The washings of the pots and utensils are carefully boiled down that nothing may be lost, and after many weighings and much manipulation, the opium, in theory absolutely pure, is made into pound cakes, generally the shape and appearance of a squared penny bun of large size, each weighing exactly one pound. The cakes are varnished with some of the liquor or a composition, having in the case where I was present been stamped with a seal bearing the name of the makers.

Each cake, after it is thoroughly dry, is wrapped in a sheet of clean paper, folded as a neat parcel and packed in chests. The tax on each chest is heavy, and as the duty is levied per chest and not per pound, a small profit may be made by having light cases and making them hold, by careful packing, a little more. The cases are marked, sewn up in hides, or, still better, dammered, i. e. packed in tarpaulin.

The preparation is an anxious time, as the workpeople will steal the opium if they can, and it is very portable. Opium is also made up with oil in masses for the Chinese market and in round cakes packed in poppy refuse to simulate Turkish, but this manœuvre is not adopted by the English firm, who attempt by great care in the manipulation, and by only buying of the respectable among the farmers, to prevent anything but pure Persian opium being sold under their brand.

Of course the smaller native makers try every means in their power to increase the weight by fraudulent additions—starch even has been employed—but these specimens often betray their admixture by a peculiar appearance or fracture, and defeat their object—often indeed bearing their own punishment by being unsaleable, save at a loss.
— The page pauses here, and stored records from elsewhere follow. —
File: src/rtl/bus_arbiter.sv
`default_nettype none
`timescale 1ns/1ps
// +----------------------------------------------------------------------+
// | Module      : bus_arbiter                                            |
// | Description : Two-requester round-robin arbiter driving a single     |
// |               external bus. Each access holds cs for WAIT_CYCLES+1   |
// |               cycles, then pulses the owner's ack for one cycle.     |
// |               All outputs are registered (Moore).                    |
// | Revision    : 1.0 - initial release                                  |
// +----------------------------------------------------------------------+
module bus_arbiter #(
  parameter int WAIT_CYCLES = 2
) (
  input  logic        clk,
  input  logic        rst,
  input  logic        req0,
  input  logic        req1,
  input  logic [31:0] addr0,
  input  logic [31:0] addr1,
  input  logic [31:0] wdata0,
  input  logic [31:0] wdata1,
  input  logic        wr_rd0,
  input  logic        wr_rd1,
  output logic        ack0,
  output logic        ack1,
  output logic [31:0] rdata,
  input  logic [31:0] data_bus_read,
  output logic [31:0] addr,
  output logic [31:0] data_bus_write,
  output logic        cs,
  output logic        wr_rd
);

  // Counter is 4 bits wide, enough for the 0..15 wait range.
  localparam logic [3:0] c_wait = 4'(WAIT_CYCLES);

  typedef enum logic [1:0] {
    S_IDLE   = 2'd0,
    S_ACCESS = 2'd1,
    S_DONE   = 2'd2
  } state_t;

  state_t      r_state;
  logic [3:0]  r_count;
  logic        r_last_grant;   // requester that won the previous grant
  logic        r_owner;        // requester owning the access in flight

  logic        w_any_req;
  logic        w_pick1;
  logic [31:0] w_sel_addr;
  logic [31:0] w_sel_wdata;
  logic        w_sel_wr_rd;

  // Round-robin choice: a lone requester wins; on a tie the requester
  // that did not win last time is picked.
  always_comb begin
    w_any_req   = req0 | req1;
    w_pick1     = req1 & (~req0 | ~r_last_grant);
    w_sel_addr  = w_pick1 ? addr1  : addr0;
    w_sel_wdata = w_pick1 ? wdata1 : wdata0;
    w_sel_wr_rd = w_pick1 ? wr_rd1 : wr_rd0;
  end

  // Access sequencer: grant in IDLE, hold the bus through ACCESS, ack in DONE.
  always_ff @(posedge clk or posedge rst) begin
    if (rst) begin
      r_state        <= S_IDLE;
      r_count        <= 4'd0;
      r_last_grant   <= 1'b1;   // requester 0 wins the first tie
      r_owner        <= 1'b0;
      cs             <= 1'b0;
      wr_rd          <= 1'b0;
      addr           <= 32'd0;
      data_bus_write <= 32'd0;
      ack0           <= 1'b0;
      ack1           <= 1'b0;
      rdata          <= 32'd0;
    end else begin
      case (r_state)
        S_IDLE: begin
          ack0 <= 1'b0;
          ack1 <= 1'b0;
          cs   <= 1'b0;
          if (w_any_req) begin
            // Latch the winner's request so later input changes are ignored.
            r_owner        <= w_pick1;
            r_last_grant   <= w_pick1;
            addr           <= w_sel_addr;
            data_bus_write <= w_sel_wdata;
            wr_rd          <= w_sel_wr_rd;
            r_count        <= c_wait;
            cs             <= 1'b1;
            r_state        <= S_ACCESS;
          end
        end

        S_ACCESS: begin
          if (r_count != 4'd0) begin
            r_count <= r_count - 4'd1;
          end else begin
            // Last bus cycle: release cs, raise the owner's ack, and
            // capture read data while the device is still selected.
            cs      <= 1'b0;
            ack0    <= ~r_owner;
            ack1    <= r_owner;
            if (!wr_rd) begin
              rdata <= data_bus_read;
            end
            r_state <= S_DONE;
          end
        end

        S_DONE: begin
          ack0    <= 1'b0;
          ack1    <= 1'b0;
          cs      <= 1'b0;
          r_state <= S_IDLE;
        end

        default: begin
          ack0    <= 1'b0;
          ack1    <= 1'b0;
          cs      <= 1'b0;
          r_state <= S_IDLE;
        end
      endcase
    end
  end

endmodule
`default_nettype wire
At the time I saw the manufacture, Persian opium of the best quality was selling in London at sixteen shillings a pound.

Large quantities of opium are consumed in the country. Almost three-fourths of the aged, of both sexes, are in the habit of taking from half a grain upwards, three times a day. And I am unable to state that the moderate use of opium by the aged or those travelling is attended with any ill effects. Of course the abuse of opium is well known for its terrible results.

The “teriakdan,” or opium pill-box, is in as common use in Persia as the snuff-box was in England. The pills are usually about one grain in weight, and mostly contain spices to the extent of one half. But I have occasionally seen pills of five grains in weight of purest opium—indeed, one of my patients, who was an opium-eater, used to take seven such pills in the twenty-four hours!

The Prince-Governor kindly placed at my disposal the rooms in the town that had been previously occupied by Dr. Pollak, the king’s physician, as a dispensary, and I saw many patients among the very poor there; but as these rooms were over the public prison, of course no respectable people, particularly women, would come. So after some months I engaged rooms looking into the great bazaar over the door of the principal caravanserai, the caravanserai Mokhliss. Here for two tomans (eighteen shillings) a month I had three handsome rooms, a servant’s room, and a kitchen; and three times a week I saw patients. As a rule the attendance was gratuitous, though some few of the wealthier paid a fee.

A curious instance of Persian would-be smartness was shown here. A baker in the neighbourhood had suffered from cataract, and had come to me for relief. I had been happily successful, and to my satisfaction had restored sight to both eyes. For this I was rewarded with the sum of four pounds, and as the man was a thriving tradesman and well to do, I thought him the obliged party; but he regretted the four pounds.

One day, as I was sitting in the dispensary surrounded by a crowd of sick and their friends and relatives, a melancholy procession entered the room. The baker, with a rag of a different colour over each eye, and a huge white bandage round his head, was led, or rather supported, into the apartment; and on my expressing astonishment, his relatives informed me that his sight was quite gone through my unfortunate treatment; and that he had come to get his four pounds back, and any compensation for the loss of his eyes that I might be pleased to make would be thankfully accepted.